Misogyny, Misogyny, Misogyny

I have just seen possibly one of the most demeaning things I have ever read (ok, yes that's hyperbole, but I'm left-wing, it's allowed). An interview with Evan Rachel Wood in the Guardian Guide (no I don't know who she is either, but she's in films, apparently) reads as follows:

She is toying with the idea of further education, in the form of "taking some courses" rather thana full-on live-in sort of commitment. "I don't think I could live in a dorm and handle all those drunk people. I've really been getting into philosophy and religion and I'd love to study some of that a little more."

And what of her philosophy that British boys are best?

"They just have a different way about them. They're much more polite. I know that's pretty stereotypical but it's really true. They really know how to treat you. And mums always like them!"


Let me get this straight, a teenage hollywood actress says she might want to continue her education in philosophy, and the question instantly becomes turned around to her sexual preferences and availability to the male readership. I shouldn't need to point out the rampant sexism at work here. Her comments about philosophy, a serious subject (not for her sort), are twisted into a question about who she fancies (which is, after all, all teenage girls think about). The only 'philosophy' that young women can possibly be interested in is the philosophy of man-selection. Just because this is in the entertainment section of the paper doesn't somehow make this ok, though someone really should tell the Guardian that.

This also annoys me because of the way in which Philosophy is presented. Telling someone you're a philosophy student usually elicits one of two reactions, either amazement or condecension. Either they can't believe you spend so much time on it, or they can't believe you waste so much time on it. It's not something someone studies seriously, it's something you either treat with mysticism or disdain. For Wood in the quote above her claim that she finds philosophy interesting is dismissed, she might as well have said she finds astrology interesting; of course it's interesting, but it's not what sensible, ordinary people spend any time on (especially not pretty little actresses). This is as much the fault of academic philosophers as the media, but it grates, and it would be nice to be taken a bit more seriously.

Monday, June 26, 2006

Blair, ism, ites, etc.

(I've escaped the Cambride bubble, and will attempt to actually update this thing properly now)

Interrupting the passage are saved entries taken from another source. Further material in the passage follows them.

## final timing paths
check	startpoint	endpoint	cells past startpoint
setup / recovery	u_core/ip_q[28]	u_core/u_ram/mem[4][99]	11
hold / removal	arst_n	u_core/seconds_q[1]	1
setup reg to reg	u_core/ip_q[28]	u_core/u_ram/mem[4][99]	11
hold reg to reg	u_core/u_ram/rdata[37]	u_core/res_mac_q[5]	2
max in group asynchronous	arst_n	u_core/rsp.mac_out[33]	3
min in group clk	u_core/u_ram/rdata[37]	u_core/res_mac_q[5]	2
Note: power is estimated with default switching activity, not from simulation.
## src/pfdjs_pkg.sv

```systemverilog
// Package for the per-flow delay/jitter statistics block: widths, command codes,
// table entry layout and controller/datapath handshake structs. No dependencies.
package pfdjs_pkg;

  localparam int NODE_COUNT = 64;
  localparam int DELAY_BITS = 32;

  localparam int IDX_W    = $clog2(NODE_COUNT);
  localparam int NODE_W   = 6;
  localparam int DELAY_W  = 32;
  localparam int JITTER_W = 32;
  localparam int SUM_W    = 48;
  localparam int CNT_W    = 32;

  localparam logic [1:0] CMD_RECV = 2'd0;
  localparam logic [1:0] CMD_SEND = 2'd1;
  localparam logic [1:0] CMD_READ = 2'd2;

  typedef struct packed {
    logic [DELAY_BITS-1:0] last_delay;
    logic [SUM_W-1:0]      delay_sum;
    logic [SUM_W-1:0]      jitter_sum;
    logic [CNT_W-1:0]      recv_count;
    logic [CNT_W-1:0]      send_count;
  } entry_t;

  localparam int ENTRY_W = $bits(entry_t);

  // controller -> datapath
  typedef struct packed {
    logic latch;    // capture input word
    logic rd_en;    // table read
    logic calc_jit; // form jitter from previous delay
    logic commit;   // write back and load result
  } dp_cmd_t;

  // datapath -> controller
  typedef struct packed {
    logic out_free; // result register empty or being taken
  } dp_status_t;

endpackage

```

## src/pfdjs_ctrl.sv

```systemverilog
// Sequencer for the statistics block: accept, table read, jitter, commit.
// Depends on pfdjs_pkg for the command/status structs.
module pfdjs_ctrl (
  input  logic                  clk,
  input  logic                  rst,
  input  logic                  in_valid,
  output logic                  in_ready,
  input  pfdjs_pkg::dp_status_t status,
  output pfdjs_pkg::dp_cmd_t    cmd
);
  import pfdjs_pkg::*;

  localparam logic [1:0] ST_IDLE = 2'd0;
  localparam logic [1:0] ST_READ = 2'd1;
  localparam logic [1:0] ST_DIFF = 2'd2;
  localparam logic [1:0] ST_SUM  = 2'd3;

  logic [1:0] state;
  logic [1:0] state_next;

  // no word is taken while reset is high
  assign in_ready = (state == ST_IDLE) && !rst;

  always_comb begin
    state_next   = state;
    cmd.latch    = 1'b0;
    cmd.rd_en    = 1'b0;
    cmd.calc_jit = 1'b0;
    cmd.commit   = 1'b0;
    unique case (state)
      ST_IDLE: begin
        if (in_valid && !rst) begin
          cmd.latch  = 1'b1;
          state_next = ST_READ;
        end
      end
      ST_READ: begin
        cmd.rd_en  = 1'b1;
        state_next = ST_DIFF;
      end
      ST_DIFF: begin
        cmd.calc_jit = 1'b1;
        state_next   = ST_SUM;
      end
      ST_SUM: begin
        // hold here until the result register can take the word
        if (status.out_free) begin
          cmd.commit = 1'b1;
          state_next = ST_IDLE;
        end
      end
      default: state_next = ST_IDLE;
    endcase
  end

  always_ff @(posedge clk) begin
    if (rst) begin
      state <= ST_IDLE;
    end else begin
      state <= state_next;
    end
  end

endmodule

```

## config.mk

```make
export PLATFORM = sky130hd
export DESIGN_NAME = pfdjs_ctrl
export DESIGN_NICKNAME = d
export VERILOG_FILES = /design/src/pfdjs_pkg.sv /design/src/pfdjs_ctrl.sv
export SDC_FILE = /design/constraint.sdc
export NUM_CORES = 1
export LEC_CHECK = 0
export BUFFER_PORTS_ARGS = -buffer_cell sky130_fd_sc_hd__clkbuf_2
export CAP_MARGIN = 10
export CORE_AREA = 2 2 39 41
export CTS_BUF_LIST = sky130_fd_sc_hd__clkbuf_4 sky130_fd_sc_hd__clkbuf_8
export CTS_CLUSTER_DIAMETER = 100
export DETAILED_ROUTE_END_ITERATION = 8
export DIE_AREA = 0 0 41 43
export GPL_TIMING_DRIVEN = 1
export REMOVE_ABC_BUFFERS = 1
export SYNTH_ARGS = -nofsm -noshare
export SYNTH_HDL_FRONTEND = slang
export SYNTH_SLANG_ARGS = --single-unit
```

## constraint.sdc

```tcl
create_clock -name clk -period 1.56 [get_ports clk]
set_input_delay 0.078 -clock clk [delete_from_list [all_inputs] [get_ports clk]]
set_output_delay 0.078 -clock clk [all_outputs]
set_load 0.02 [all_outputs]
```

## Word level (Yosys, flattened, before mapping)

Cells that the tools add are included.
Widths: inputs -> output; s select.

- Output and inout port bits: 5
- Flip-flop bits (word level): 2

- Muxes and demuxes: 9
- Equality and inequality tests: 5
- Reductions and logical operators: 5

Operator list:

| operator | number |
|---|---|
| $pmux 2 s4 | 1 |
| $mux 1 | 6 |
| $eq 2x2->1 const B | 2 |
| $mux 2 | 2 |
| $eq 2x1->1 const B | 1 |
| $logic_and 1x1->1 | 2 |
| $logic_not 2->1 | 1 |
| $ne 2x1->1 const B | 1 |
| $ne 2x2->1 const B | 1 |
| $reduce_and 2->1 | 1 |
| $logic_not 1->1 | 1 |

## Depth between registers and ports, before layout

- Depth in word-level cells: 4
- Depth in mapped cells: 4
- Depth with buffers taken out: 4

## Worst setup path before layout

No wires, ideal clock.

- Kind: register to output
- Start point: reg state[0]
- End point: out cmd[3] in the netlist's numbering
- Cell stages (with the launch flop): 5
- Arrival time: 1.213 ns
- Setup slack: 0.269 ns
- Path through: dfxtp_1 > inv_1 > ha_1 > nor2b_1 > and2_1

RTL lines:

| item | line | source |
|---|---|---|
| start: declaration | pfdjs_ctrl.sv:18 | `logic [1:0] state;` |
| start signal: assignment | pfdjs_ctrl.sv:60 | `state <= state_next;` |
| end: declaration | pfdjs_ctrl.sv:9 | `output pfdjs_pkg::dp_cmd_t cmd` |
File: src/hdl/tgrr_group.sv
// One task group: active mask, age order, live count and round-robin pointer,
// with the admit / evict / remove update and the next-active search.
// Depends on tgrr_pkg.
module tgrr_group (
  input  logic                clk,
  input  logic                rst_n,
  input  tgrr_pkg::grp_ctl_t  ctl,
  input  logic                take,
  output tgrr_pkg::grp_stat_t stat
);
  import tgrr_pkg::*;

  localparam int S = SLOTS_PER_GROUP;
  localparam int SUM_W = SLOT_W + 1;

  typedef logic [S-1:0] mask_t;
  typedef slot_t [S-1:0] age_t;

  typedef struct packed {
    mask_t mask;
    age_t  age;
    slot_t cnt;
  } gst_t;

  gst_t  st_r;
  gst_t  st_nxt;
  slot_t ptr_r;
  slot_t ptr_nxt;

  // status bits, gathered into stat in one place
  logic  adm_c;
  logic  ev_c;
  logic  rem_c;
  logic  found_c;
  slot_t next_idx_c;

  // Activate the lowest free slot and append it to the age order
  function automatic gst_t admit_step(input gst_t s, input logic en, output logic ok);
    gst_t  r;
    logic  hit;
    slot_t sel;
    r   = s;
    hit = 1'b0;
    sel = '0;
    ok  = 1'b0;
    if (en && (s.cnt < SLOT_W'(S))) begin
      for (int i = 0; i < S; i++) begin
        if (!hit && !s.mask[i]) begin
          hit       = 1'b1;
          r.mask[i] = 1'b1;
          sel       = SLOT_W'(i);
        end
      end
      if (hit) begin
        for (int h = 0; h < S; h++) begin
          if (SLOT_W'(h) == s.cnt) begin
            r.age[h] = sel;
          end
        end
        r.cnt = s.cnt + SLOT_W'(1);
        ok    = 1'b1;
      end
    end
    return r;
  endfunction

  // Evict the oldest task of a full group
  function automatic gst_t evict_step(input gst_t s, input logic en, output logic ok);
    gst_t r;
    r  = s;
    ok = 1'b0;
    if (en && (s.cnt >= SLOT_W'(S))) begin
      ok = 1'b1;
      for (int i = 0; i < S; i++) begin
        if (s.age[0] == SLOT_W'(i)) begin
          r.mask[i] = 1'b0;
        end
      end
      for (int h = 0; h < S - 1; h++) begin
        r.age[h] = s.age[h+1];
      end
      r.age[S-1] = SLOT_EMPTY;
      r.cnt = s.cnt - SLOT_W'(1);
    end
    return r;
  endfunction

  // Deactivate one slot and drop its entry from the age order
  function automatic gst_t remove_step(input gst_t s, input logic en, input slot_t slot,
                                       output logic ok);
    gst_t r;
    logic hit;
    logic sh;
    r   = s;
    hit = 1'b0;
    sh  = 1'b0;
    for (int i = 0; i < S; i++) begin
      if ((slot == SLOT_W'(i)) && s.mask[i]) begin
        hit = 1'b1;
      end
    end
    ok = en && hit;
    if (en && hit) begin
      for (int i = 0; i < S; i++) begin
        if (slot == SLOT_W'(i)) begin
          r.mask[i] = 1'b0;
        end
      end
      // first matching live entry and everything younger shift down
      for (int h = 0; h < S - 1; h++) begin
        if ((SLOT_W'(h) < s.cnt) && (s.age[h] == slot)) begin
          sh = 1'b1;
        end
        if (sh) begin
          r.age[h] = s.age[h+1];
        end
      end
      if ((SLOT_W'(S - 1) < s.cnt) && (s.age[S-1] == slot)) begin
        sh = 1'b1;
      end
      if (sh) begin
        r.age[S-1] = SLOT_EMPTY;
      end
      if (s.cnt != '0) begin
        r.cnt = s.cnt - SLOT_W'(1);
      end
    end
    return r;
  endfunction

  // Tick path: admit, evict, re-admit; remove path stands beside it
  always_comb begin
    gst_t s1;
    gst_t s2;
    gst_t s3;
    gst_t sr;
    logic adm1;
    logic adm2;
    logic ev;
    logic rem;
    s1 = admit_step(st_r, ctl.tick && ctl.admit_fire && ctl.entry_free, adm1);
    s2 = evict_step(s1, ctl.tick && ctl.evict_fire, ev);
    s3 = admit_step(s2, ev && !adm1 && ctl.entry_free, adm2);
    sr = remove_step(st_r, ctl.remove, ctl.rm_slot, rem);
    st_nxt = ctl.remove ? sr : s3;
    adm_c  = adm1 | adm2;
    ev_c   = ev;
    rem_c  = rem;
  end

  // Next active slot after the pointer, wrapping, on the updated mask
  always_comb begin
    logic [SUM_W-1:0] c;
    logic             hit;
    hit = 1'b0;
    next_idx_c = '0;
    for (int i = 1; i <= S; i++) begin
      c = {1'b0, ptr_r} + SUM_W'(i);
      if (c >= SUM_W'(S)) begin
        c = c - SUM_W'(S);
      end
      for (int j = 0; j < S; j++) begin
        if (!hit && (c == SUM_W'(j)) && st_nxt.mask[j]) begin
          hit = 1'b1;
          next_idx_c = SLOT_W'(j);
        end
      end
    end
    found_c = hit;
  end

  assign stat = '{admitted: adm_c, evicted: ev_c, removed: rem_c, found: found_c,
                  next_idx: next_idx_c};

  assign ptr_nxt = take ? next_idx_c : ptr_r;

  always_ff @(posedge clk) begin
    if (!rst_n) begin
      st_r.mask <= '0;
      st_r.cnt  <= '0;
      for (int h = 0; h < S; h++) begin
        st_r.age[h] <= SLOT_EMPTY;
      end
      ptr_r <= '0;
    end else begin
      st_r  <= st_nxt;
      ptr_r <= ptr_nxt;
    end
  end

endmodule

According to Blair, what was achieved at Gleneagles last year was as much as anyone except those with rose-tinted spectacles could have expected. This is one of those soundbytes which I can't help feeling was directed largely at me, and people like me (a bit like in February 2003 when it was us who had blood on our hands). So, apparently I, and the silly, idealistic left like me, have rose-tinted spectacles. So, let me help you see what I see through them:


Mr Blair, I do not see the world as an idealist; I am thoroughly realistic about the way in which the system you defend and promote acts to destroy it. I have seen it enough times to realise that it is real. However, what you cannot allow yourself to understand is that some of us, and more and more of us, no longer belief that it has to be this way. There are other possibilities, other realities that we can see that you refuse to. If it's my rose tints that help me do so, then I'll cling on to them until my last breath, but I suspect it is you that is deluded, not I.

(In the morning I will be sober, and might get rid of this, but I will still be angry.)